We all have one: a friend or a relative with the communication clock. There’s that person in your life that has a preset ratio of calls per day passed that is somehow directly wired to the quality of your friendship. Perhaps you are that person. I respect that, but I’m on the other end of the spectrum. I have no clock. Picture this: we’re having a conversation at a family event, say Christmas. I can be halfway through a sentence when we’re suddenly interrupted by something else. I’ll go handle that matter, go home, go to bed, get up the next day and go to work. It is entirely possible for me to go two years without seeing you. When we do talk again, I can literally finish the sentence we were in the middle of when we were interrupted. That’s how unaffected I am. Our friendship isn’t challenged by this gap. I’m not worried that we haven’t talked. I don’t remember how long it’s been. I don’t remember what I had for breakfast this morning.
Then there are the people with the clock. You’ll never talk to them enough. You can identify them in one of two ways: they’ll tell you all the time or they won’t. The latter is much worse! That’s the slow silent guilt version. Like a sleeping lion, that’s dangerous. Leave it alone. The former isn’t much better. Even when you do make contact, you’re reminded that you don’t do it enough. It is constant and abrasive and you can’t win!
Somewhere in the middle is the “correct” amount of communication.
Businesses have to walk this line as well. On one end of the spectrum is the spam mailer. For whatever reason, some version of this is the all-too-common standard. If you could find the computer sending this junk out, you’d probably set the whole building on fire. On the other end, there’s the business that has a great product or idea but doesn’t want to bother you about it. The hope is that the customer will just casually find them on the 3rd page of Google search results. Neither one is particularly helpful.
I’ve been shopping for cars recently. This industry is in particular need of an overhaul. If you’re even lucky enough to find an email address in their unusually bug-laden site, you have no idea who it is going to. Most of them force you to put way too much contact information in an obscure little form. In what has to be 80% of cases, you get an initial blast of unusable coupons, bait-and-switch car prices for cars you aren’t interested in and if you’re lucky, there’s a small note at the bottom of the email from the actual salesman you intended to write. Then it happens: the first daily (if not four-hourly) email blast… you’re on their email server. Good luck, weary traveler. I went to one dealership in Austin where the salesman wrote a clean, graphic-free and link-free response. In the response he offered his own cell number and the freedom to text whenever needed. I’m still talking with him two weeks later. Why? He gave me the option of when and how to contact him. His information isn’t buried in spam. I define the communication clock.

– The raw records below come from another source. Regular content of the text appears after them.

`config.mk`:
```
export PLATFORM = sky130hd
export DESIGN_NAME = sfr_frame_rx
export DESIGN_NICKNAME = d
export VERILOG_FILES = /design/src/rtl/sfr_pkg.sv /design/src/rtl/sfr_ctr.sv /design/src/rtl/sfr_char_shift.sv /design/src/rtl/sfr_frame_rx.sv
export SDC_FILE = /design/constraint.sdc
export NUM_CORES = 1
export LEC_CHECK = 0
export ABC_CLOCK_PERIOD_IN_PS = 2850
export BUFFER_PORTS_ARGS = -buffer_cell sky130_fd_sc_hd__buf_4
export CAP_MARGIN = 20
export CORE_MARGIN = 2
export CORE_UTILIZATION = 31
export DETAILED_ROUTE_END_ITERATION = 7
export PLACE_DENSITY_LB_ADDON = 0.15
export SYNTH_ARGS = -nofsm -noshare
export SYNTH_HDL_FRONTEND = slang
export SYNTH_SLANG_ARGS = --single-unit
```
`constraint.sdc`:
```
create_clock -name clk -period 2.85 [get_ports clk]
set_clock_uncertainty 0.05 [all_clocks]
set_input_delay 0 -clock clk [delete_from_list [all_inputs] [get_ports clk]]
set_output_delay 0 -clock clk [all_outputs]
set_load 0.02 [all_outputs]
```
`src/rtl/sfr_pkg.sv`:
```
package sfr_pkg;
    localparam int CHAR_BITS = 10;

    typedef enum logic [1:0] {
        ST_UNSYNC,
        ST_SOF_LOW,
        ST_WAIT_START,
        ST_RX_CHAR
    } rx_state_e;

    typedef enum logic [1:0] {
        CH_DATA,
        CH_EOF,
        CH_BAD
    } char_kind_e;
endpackage

```
`src/rtl/sfr_ctr.sv`:
```
module sfr_ctr #(
    parameter int W = 4
) (
    input  logic         clk,
    input  logic         rst_n,
    input  logic         clr,
    input  logic         inc,
    output logic [W-1:0] q
);
    always_ff @(posedge clk or negedge rst_n) begin
        if (!rst_n)   q <= '0;
        else if (clr) q <= '0;
        else if (inc) q <= q + 1'b1;
    end
endmodule

```
`src/rtl/sfr_char_shift.sv`:
```
module sfr_char_shift
    import sfr_pkg::*;
(
    input  logic       clk,
    input  logic       rst_n,
    input  logic       shift_en,
    input  logic       bit_in,
    output char_kind_e kind_next,
    output logic [7:0] data_next
);
    logic [CHAR_BITS-1:0] word_q;
    logic [CHAR_BITS-1:0] word_next;

    // newest bit enters at the top; the start bit ends up at bit 0
    assign word_next = {bit_in, word_q[CHAR_BITS-1:1]};
    assign data_next = word_next[8:1];

    always_ff @(posedge clk or negedge rst_n) begin
        if (!rst_n)        word_q <= '0;
        else if (shift_en) word_q <= word_next;
    end

    always_comb begin
        if (word_next[CHAR_BITS-1] && !word_next[0]) kind_next = CH_DATA;
        else if (word_next == '0)                    kind_next = CH_EOF;
        else                                         kind_next = CH_BAD;
    end
endmodule

```
`src/rtl/sfr_frame_rx.sv`:
```
module sfr_frame_rx
    import sfr_pkg::*;
#(
    parameter int SAMPLES_PER_BIT = 4,
    parameter int SAMPLE_PHASE    = 2,
    parameter int SOF_MIN_BITS    = 10,
    parameter int SOF_MAX_BITS    = 12,
    parameter int START_WAIT_MAX  = 25,
    parameter int BUF_DEPTH       = 64
) (
    input  logic                         clk,
    input  logic                         rst_n,
    input  logic                         sample_valid,
    input  logic                         sample_bit,
    output logic                         buf_we,
    output logic [$clog2(BUF_DEPTH)-1:0] buf_addr,
    output logic [7:0]                   buf_data,
    output logic [$clog2(BUF_DEPTH+1)-1:0] byte_count,
    output logic                         frame_done,
    output logic                         in_frame
);
    localparam int IDX_W   = $clog2(SAMPLES_PER_BIT);
    localparam int BIT_LIM = (SOF_MAX_BITS + 1 > CHAR_BITS) ? SOF_MAX_BITS + 1 : CHAR_BITS;
    localparam int BIT_W   = $clog2(BIT_LIM + 1);
    localparam int WAIT_W  = $clog2(START_WAIT_MAX + 1);
    localparam int ADDR_W  = $clog2(BUF_DEPTH);
    localparam int CNT_W   = $clog2(BUF_DEPTH + 1);

    rx_state_e         state_q, state_d;
    logic [IDX_W-1:0]  idx_q;
    logic [BIT_W-1:0]  bits_q;
    logic [WAIT_W-1:0] wait_q;
    logic [CNT_W-1:0]  cnt_q;

    logic idx_rst, idx_adv, bits_rst, bits_inc, wait_rst, wait_inc;
    logic shift_en, cnt_clr, cnt_inc, ev_write, ev_done;
    logic at_phase, idx_wrap;
    char_kind_e kind_next;
    logic [7:0] data_next;

    // idx_q holds the index of the previously taken sample of the bit
    sfr_ctr #(.W(IDX_W)) u_idx (
        .clk(clk), .rst_n(rst_n),
        .clr(idx_rst | (idx_adv & idx_wrap)),
        .inc(idx_adv & ~idx_wrap),
        .q(idx_q)
    );

    sfr_ctr #(.W(BIT_W)) u_bits (
        .clk(clk), .rst_n(rst_n), .clr(bits_rst), .inc(bits_inc), .q(bits_q)
    );

    sfr_ctr #(.W(WAIT_W)) u_wait (
        .clk(clk), .rst_n(rst_n), .clr(wait_rst), .inc(wait_inc), .q(wait_q)
    );

    sfr_char_shift u_shift (
        .clk(clk), .rst_n(rst_n), .shift_en(shift_en), .bit_in(sample_bit),
        .kind_next(kind_next), .data_next(data_next)
    );

    assign at_phase = (idx_q == IDX_W'(SAMPLE_PHASE - 1));
    assign idx_wrap = (idx_q == IDX_W'(SAMPLES_PER_BIT - 1));

    always_comb begin
        state_d  = state_q;
        idx_rst  = 1'b0;
        idx_adv  = 1'b0;
        bits_rst = 1'b0;
        bits_inc = 1'b0;
        wait_rst = 1'b0;
        wait_inc = 1'b0;
        shift_en = 1'b0;
        cnt_clr  = 1'b0;
        cnt_inc  = 1'b0;
        ev_write = 1'b0;
        ev_done  = 1'b0;
        unique case (state_q)
            ST_UNSYNC: begin
                if (sample_valid && !sample_bit) begin
                    state_d  = ST_SOF_LOW;
                    idx_rst  = 1'b1;
                    bits_rst = 1'b1;
                end
            end
            ST_SOF_LOW: begin
                if (sample_valid) begin
                    idx_adv = 1'b1;
                    if (at_phase) begin
                        if (sample_bit) begin
                            if (bits_q >= BIT_W'(SOF_MIN_BITS)) begin
                                state_d  = ST_WAIT_START;
                                wait_rst = 1'b1;
                                cnt_clr  = 1'b1;
                            end else begin
                                state_d = ST_UNSYNC;
                            end
                        end else begin
                            bits_inc = 1'b1;
                            if (bits_q == BIT_W'(SOF_MAX_BITS)) state_d = ST_UNSYNC;
                        end
                    end
                end
            end
            ST_WAIT_START: begin
                if (sample_valid) begin
                    if (sample_bit) begin
                        if (wait_q == WAIT_W'(START_WAIT_MAX)) state_d = ST_UNSYNC;
                        else                                   wait_inc = 1'b1;
                    end else begin
                        state_d  = ST_RX_CHAR;
                        idx_rst  = 1'b1;
                        bits_rst = 1'b1;
                    end
                end
            end
            ST_RX_CHAR: begin
                if (sample_valid) begin
                    idx_adv = 1'b1;
                    if (at_phase) begin
                        shift_en = 1'b1;
                        bits_inc = 1'b1;
                        if (bits_q == BIT_W'(CHAR_BITS - 1)) begin
                            case (kind_next)
                                CH_DATA: begin
                                    ev_write = 1'b1;
                                    cnt_inc  = 1'b1;
                                    if (cnt_q == CNT_W'(BUF_DEPTH - 1)) begin
                                        state_d = ST_UNSYNC;
                                    end else begin
                                        state_d  = ST_WAIT_START;
                                        wait_rst = 1'b1;
                                    end
                                end
                                CH_EOF: begin
                                    state_d = ST_UNSYNC;
                                    ev_done = (cnt_q != '0);
                                end
                                default: state_d = ST_UNSYNC;
                            endcase
                        end
                    end
                end
            end
            default: state_d = ST_UNSYNC;
        endcase
    end

    // state register and byte count
    always_ff @(posedge clk or negedge rst_n) begin
        if (!rst_n) begin
            state_q <= ST_UNSYNC;
            cnt_q   <= '0;
        end else begin
            state_q <= state_d;
            if (cnt_clr)      cnt_q <= '0;
            else if (cnt_inc) cnt_q <= cnt_q + 1'b1;
        end
    end

    // registered output events
    always_ff @(posedge clk or negedge rst_n) begin
        if (!rst_n) begin
            buf_we     <= 1'b0;
            buf_addr   <= '0;
            buf_data   <= '0;
            frame_done <= 1'b0;
        end else begin
            buf_we     <= ev_write;
            frame_done <= ev_done;
            if (ev_write) begin
                buf_addr <= cnt_q[ADDR_W-1:0];
                buf_data <= data_next;
            end
        end
    end

    assign byte_count = cnt_q;
    assign in_frame   = (state_q == ST_WAIT_START) || (state_q == ST_RX_CHAR);
endmodule

```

That’s the value of text marketing. It is 100% opt in and 100% opt out. You cannot legally continue sending texts once someone has asked you to stop. At the same time, if someone wants to hear from you, they get what they wan so text marketing provides the company with users that voluntarily engaged in their marketing efforts. They’re almost impossible to ignore, yet not so wildly overused that you feel bothered by it. You quickly and conveniently receive the information that is valuable to you. It’s with you wherever you are. It’s your communication clock. Nobody will bother you more than you want. Nobody will add you to a giant server list on an unmanned computer on an island you can’t find. At the same time, you won’t be forgotten. You’ll get the right amount of relevant updates when you need them.